A method for processing large data in a data server for establishing a data-centric computing environment,
Collecting at least one piece of data that is different in format or size from each other;
Converting a format of the collected at least one data to a predetermined specific data format so as to give uniformity to the at least one data;
Filtering redundant data by comparing checksum values of at least one data converted into the specific data format; And
And sorting and storing the at least one data based on the number of times the at least one data is filtered into the redundant data and the size of the at least one data.
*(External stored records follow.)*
===== src/rtl/wdog_pkg.sv =====
package wdog_pkg;
  localparam int unsigned KEY_ADDR   = 0;
  localparam int unsigned START_ADDR = 1;
  localparam logic [7:0]  KEY_ARM    = 8'h00;
  localparam logic [7:0]  KEY_FIRE   = 8'hFF;
endpackage


===== src/rtl/wdog_prescaler.sv =====
module wdog_prescaler #(
  parameter int unsigned DIV_LO   = 16,
  parameter int unsigned DIV_HI   = 128,
  parameter int unsigned DIV_SLOW = 2
) (
  input  logic clk,
  input  logic rst,
  input  logic en_i,
  input  logic div_sel_i,
  input  logic lowspd_i,
  output logic tick_o
);
  localparam int unsigned PRE_W = $clog2(DIV_HI);

  logic [PRE_W-1:0] pre_q;
  logic [PRE_W-1:0] lim;

  // terminal count for the active ratio; slow clock overrides the select
  always_comb begin
    if (lowspd_i)       lim = PRE_W'(DIV_SLOW - 1);
    else if (div_sel_i) lim = PRE_W'(DIV_HI - 1);
    else                lim = PRE_W'(DIV_LO - 1);
  end

  assign tick_o = en_i && (pre_q >= lim);

  // cleared only by reset; a refresh leaves the phase alone
  always_ff @(posedge clk) begin
    if (rst)         pre_q <= '0;
    else if (tick_o) pre_q <= '0;
    else if (en_i)   pre_q <= pre_q + 1'b1;
  end
endmodule


===== src/rtl/wdog_keyctl.sv =====
module wdog_keyctl #(
  parameter int unsigned ADDR_W = 2
) (
  input  logic              clk,
  input  logic              rst,
  input  logic              wr_en_i,
  input  logic [ADDR_W-1:0] wr_addr_i,
  input  logic [7:0]        wr_data_i,
  output logic              refresh_o,
  output logic              start_o
);
  import wdog_pkg::*;

  logic key_hit;
  logic armed_q;

  assign key_hit   = wr_en_i && (wr_addr_i == ADDR_W'(KEY_ADDR));
  assign start_o   = wr_en_i && (wr_addr_i == ADDR_W'(START_ADDR));
  assign refresh_o = key_hit && armed_q && (wr_data_i == KEY_FIRE);

  // any key write re-evaluates the armed state; other addresses leave it
  always_ff @(posedge clk) begin
    if (rst)          armed_q <= 1'b0;
    else if (key_hit) armed_q <= (wr_data_i == KEY_ARM);
  end
endmodule


===== src/rtl/wdog_counter.sv =====
module wdog_counter #(
  parameter int unsigned CNT_W   = 14,
  parameter int unsigned RELOAD0 = 'h03FF,
  parameter int unsigned RELOAD1 = 'h0FFF,
  parameter int unsigned RELOAD2 = 'h1FFF,
  parameter int unsigned RELOAD3 = 'h3FFF
) (
  input  logic             clk,
  input  logic             rst,
  input  logic [1:0]       sel_i,
  input  logic             tick_i,
  input  logic             reload_i,
  output logic [CNT_W-1:0] cnt_o,
  output logic [CNT_W-1:0] reload_val_o,
  output logic             uf_o
);
  localparam int unsigned NSEL = 4;

  logic [CNT_W-1:0] opt [NSEL];
  logic [CNT_W-1:0] cnt_q;

  generate
    for (genvar i = 0; i < NSEL; i++) begin : g_opt
      localparam int unsigned VAL = (i == 0) ? RELOAD0 :
                                    (i == 1) ? RELOAD1 :
                                    (i == 2) ? RELOAD2 : RELOAD3;
      assign opt[i] = CNT_W'(VAL);
    end
  endgenerate

  assign reload_val_o = opt[sel_i];
  // a refresh on the same edge wins over an underflow
  assign uf_o = tick_i && (cnt_q == '0) && !reload_i;

  always_ff @(posedge clk) begin
    if (rst)           cnt_q <= reload_val_o;
    else if (reload_i) cnt_q <= reload_val_o;
    else if (uf_o)     cnt_q <= reload_val_o;
    else if (tick_i)   cnt_q <= cnt_q - 1'b1;
  end

  assign cnt_o = cnt_q;
endmodule
**src/rtl/swd_wr_pkg.sv**
```systemverilog
package swd_wr_pkg;
    typedef enum logic [2:0] {
        S_IDLE,
        S_REQ,
        S_TRN1,
        S_ACK,
        S_TRN2,
        S_DATA,
        S_PAR,
        S_FIN
    } swd_state_e;

    localparam logic [2:0] ACK_OK  = 3'b001;
    localparam int         HDR_LEN = 8;
    localparam int         ACK_LEN = 3;
endpackage

```
**src/rtl/swd_clk_gen.sv**
```systemverilog
module swd_clk_gen #(
    parameter int DIV_W = 8
) (
    input  logic             clk,
    input  logic             rst_n,
    input  logic             en,
    input  logic [DIV_W-1:0] half,
    output logic             swclk,
    output logic             rise_ev,
    output logic             slot_end
);
    logic [DIV_W-1:0] cnt;
    logic             ph;
    logic             wrap;

    assign wrap = (cnt == half);

    always_ff @(posedge clk or negedge rst_n) begin
        if (!rst_n) begin
            cnt <= '0;
            ph  <= 1'b0;
        end else if (!en) begin
            cnt <= '0;
            ph  <= 1'b0;
        end else if (wrap) begin
            cnt <= '0;
            ph  <= ~ph;
        end else begin
            cnt <= cnt + 1'b1;
        end
    end

    assign swclk    = ph;
    assign rise_ev  = en && !ph && wrap;
    assign slot_end = en && ph && wrap;

    // a disabled generator parks the clock low
    a_r4_park_low: assert property (@(posedge clk) disable iff (!rst_n)
        !en |=> !swclk);
endmodule

```
**src/rtl/swd_req_hdr.sv**
```systemverilog
module swd_req_hdr (
    input  logic       ap_sel,
    input  logic [1:0] addr,
    output logic [7:0] hdr
);
    logic rnw;
    logic par;

    assign rnw = 1'b0;
    // even parity over the four request fields
    assign par = ap_sel ^ rnw ^ addr[0] ^ addr[1];

    // bit 0 goes on the wire first
    assign hdr = {1'b1, 1'b0, par, addr[1], addr[0], rnw, ap_sel, 1'b1};
endmodule

```
**src/rtl/swd_wr_engine.sv**
```systemverilog
module swd_wr_engine
    import swd_wr_pkg::*;
#(
    parameter int DIV_W  = 8,
    parameter int DATA_W = 32
) (
    input  logic              clk,
    input  logic              rst_n,
    input  logic              start,
    input  logic              ap_sel,
    input  logic [1:0]        addr,
    input  logic [DATA_W-1:0] wdata,
    input  logic [DIV_W-1:0]  half_div,
    output logic              swclk,
    output logic              swdio_o,
    output logic              swdio_oe,
    input  logic              swdio_i,
    output logic              busy,
    output logic              done,
    output logic [2:0]        ack
);
    localparam int IDX_W = ($clog2(DATA_W) > 3) ? $clog2(DATA_W) : 3;
    localparam logic [IDX_W-1:0] HDR_LAST  = IDX_W'(HDR_LEN - 1);
    localparam logic [IDX_W-1:0] ACK_LAST  = IDX_W'(ACK_LEN - 1);
    localparam logic [IDX_W-1:0] DATA_LAST = IDX_W'(DATA_W - 1);

    swd_state_e        state, state_nx;
    logic [IDX_W-1:0]  idx;
    logic              ap_q;
    logic [1:0]        addr_q;
    logic [DATA_W-1:0] wdata_q;
    logic [DIV_W-1:0]  half_q;
    logic [2:0]        ack_q;
    logic [7:0]        hdr;
    logic              clk_en;
    logic              rise_ev;
    logic              slot_end;

    swd_req_hdr u_hdr (
        .ap_sel (ap_q),
        .addr   (addr_q),
        .hdr    (hdr)
    );

    swd_clk_gen #(.DIV_W(DIV_W)) u_clk (
        .clk      (clk),
        .rst_n    (rst_n),
        .en       (clk_en),
        .half     (half_q),
        .swclk    (swclk),
        .rise_ev  (rise_ev),
        .slot_end (slot_end)
    );

    // next-state logic
    always_comb begin
        state_nx = state;
        unique case (state)
            S_IDLE: if (start) state_nx = S_REQ;
            S_REQ:  if (slot_end && idx == HDR_LAST) state_nx = S_TRN1;
            S_TRN1: if (slot_end) state_nx = S_ACK;
            S_ACK:  if (slot_end && idx == ACK_LAST)
                        state_nx = (ack_q == ACK_OK) ? S_TRN2 : S_FIN;
            S_TRN2: if (slot_end) state_nx = S_DATA;
            S_DATA: if (slot_end && idx == DATA_LAST) state_nx = S_PAR;
            S_PAR:  if (slot_end) state_nx = S_FIN;
            S_FIN:  state_nx = S_IDLE;
        endcase
    end

    // state register, slot index, captured request and acknowledge
    always_ff @(posedge clk or negedge rst_n) begin
        if (!rst_n) begin
            state   <= S_IDLE;
            idx     <= '0;
            ap_q    <= 1'b0;
            addr_q  <= '0;
            wdata_q <= '0;
            half_q  <= '0;
            ack_q   <= '0;
        end else begin
            state <= state_nx;
            if (state_nx != state)
                idx <= '0;
            else if (slot_end)
                idx <= idx + 1'b1;
            if (state == S_IDLE && start) begin
                ap_q    <= ap_sel;
                addr_q  <= addr;
                wdata_q <= wdata;
                half_q  <= half_div;
                ack_q   <= '0;
            end else if (state == S_ACK && rise_ev) begin
                ack_q[idx[1:0]] <= swdio_i;
            end
        end
    end

    // outputs
    always_comb begin
        swdio_o  = 1'b0;
        swdio_oe = 1'b0;
        clk_en   = 1'b0;
        unique case (state)
            S_IDLE, S_FIN: ;
            S_REQ: begin
                clk_en   = 1'b1;
                swdio_oe = 1'b1;
                swdio_o  = hdr[idx[2:0]];
            end
            S_TRN1, S_ACK, S_TRN2: clk_en = 1'b1;
            S_DATA: begin
                clk_en   = 1'b1;
                swdio_oe = 1'b1;
                swdio_o  = wdata_q[idx[$clog2(DATA_W)-1:0]];
            end
            S_PAR: begin
                clk_en   = 1'b1;
                swdio_oe = 1'b1;
                swdio_o  = ^wdata_q;
            end
        endcase
    end

    assign busy = (state != S_IDLE);
    assign done = (state == S_FIN);
    assign ack  = ack_q;

    // pin frozen during the high half of a slot
    a_r5_hold_while_high: assert property (@(posedge clk) disable iff (!rst_n)
        (swclk && $past(swclk)) |-> ($stable(swdio_o) && $stable(swdio_oe)));

    // no clock activity while idle
    a_r4_idle_clock_low: assert property (@(posedge clk) disable iff (!rst_n)
        !busy |-> !swclk);

    // done lasts one cycle
    a_r10_done_single: assert property (@(posedge clk) disable iff (!rst_n)
        done |=> !done);

    // data phase only after an OK acknowledge
    a_r9_data_needs_ok: assert property (@(posedge clk) disable iff (!rst_n)
        (state == S_TRN2 || state == S_DATA || state == S_PAR) |-> (ack_q == ACK_OK));
endmodule

```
The method according to claim 1,
The data server comprising:
A plurality of SSD (Solid State Drive) storage devices, and a plurality of hard disk drives (HDDs) are mounted on the hard disk drive.

The method of claim 2,
Wherein collecting the at least one data comprises:
Wherein the bottleneck phenomenon that may occur when collecting the at least one data is minimized by using a multicore processor mounted on the data server.

The method of claim 2,
Wherein filtering the redundant data comprises:
A checksum value is calculated by applying a checksum algorithm to each of the at least one data converted into the specific data format, and the computed checksum value is compared to determine the at least one data having the same checksum value Is judged as redundant data and filtered.

The method of claim 4,
Wherein the classifying and storing the at least one data comprises:
The method comprising: calculating a number of times that the at least one data is determined to be redundant data and filtered; sorting the at least one data based on the calculated number of times of filtering to determine, when the number of times of filtering is high, And storing the data in the plurality of SSD storage devices.

The method of claim 4,
Wherein the classifying and storing the at least one data comprises:
And arranging the at least one filtered data of the redundant data on a size basis to store the redundant data in the plurality of hard disks when the size of the at least one data is large.

In a data server for establishing a data-centric computing environment,
A data collecting unit for collecting at least one data having a different format or size from each other;
A format converter for converting a format of the collected at least one data into a predetermined specific data format so as to give uniformity to the at least one data;
A duplicate removal unit for filtering duplicate data by comparing checksum values of at least one piece of data converted into the specific data format; And
And a data storage unit for classifying and storing the at least one data based on a number of times that the at least one data is filtered with redundant data and a size of the at least one data.

The method of claim 7,
The data server comprising:
A plurality of SSD (Solid State Drive) storage devices, and a plurality of hard disk drives (HDDs).

The method of claim 8,
Wherein the data collecting unit comprises:
Wherein a bottleneck phenomenon that may occur when collecting the at least one data is minimized by using a multicore processor mounted on the data server.

The method of claim 8,
Wherein the de-
A checksum calculation module for calculating a checksum value by applying a checksum algorithm to each of the at least one data converted into the specific data format; And
And a data filtering module for comparing the calculated checksum value and filtering the at least one data having the same checksum value as duplicate data and filtering the at least one data.

The method of claim 10,
The data storage unit stores,
The method comprising: calculating a number of times that the at least one data is determined to be redundant data and filtered; sorting the at least one data based on the calculated number of times of filtering to determine, when the number of times of filtering is high, And stores the data in the plurality of SSD storage devices.

The method of claim 10,
The data storage unit stores,
And arranges at least one piece of the filtered data on a size basis to store the duplicated data in the plurality of hard disks when the size of the at least one piece of data is large.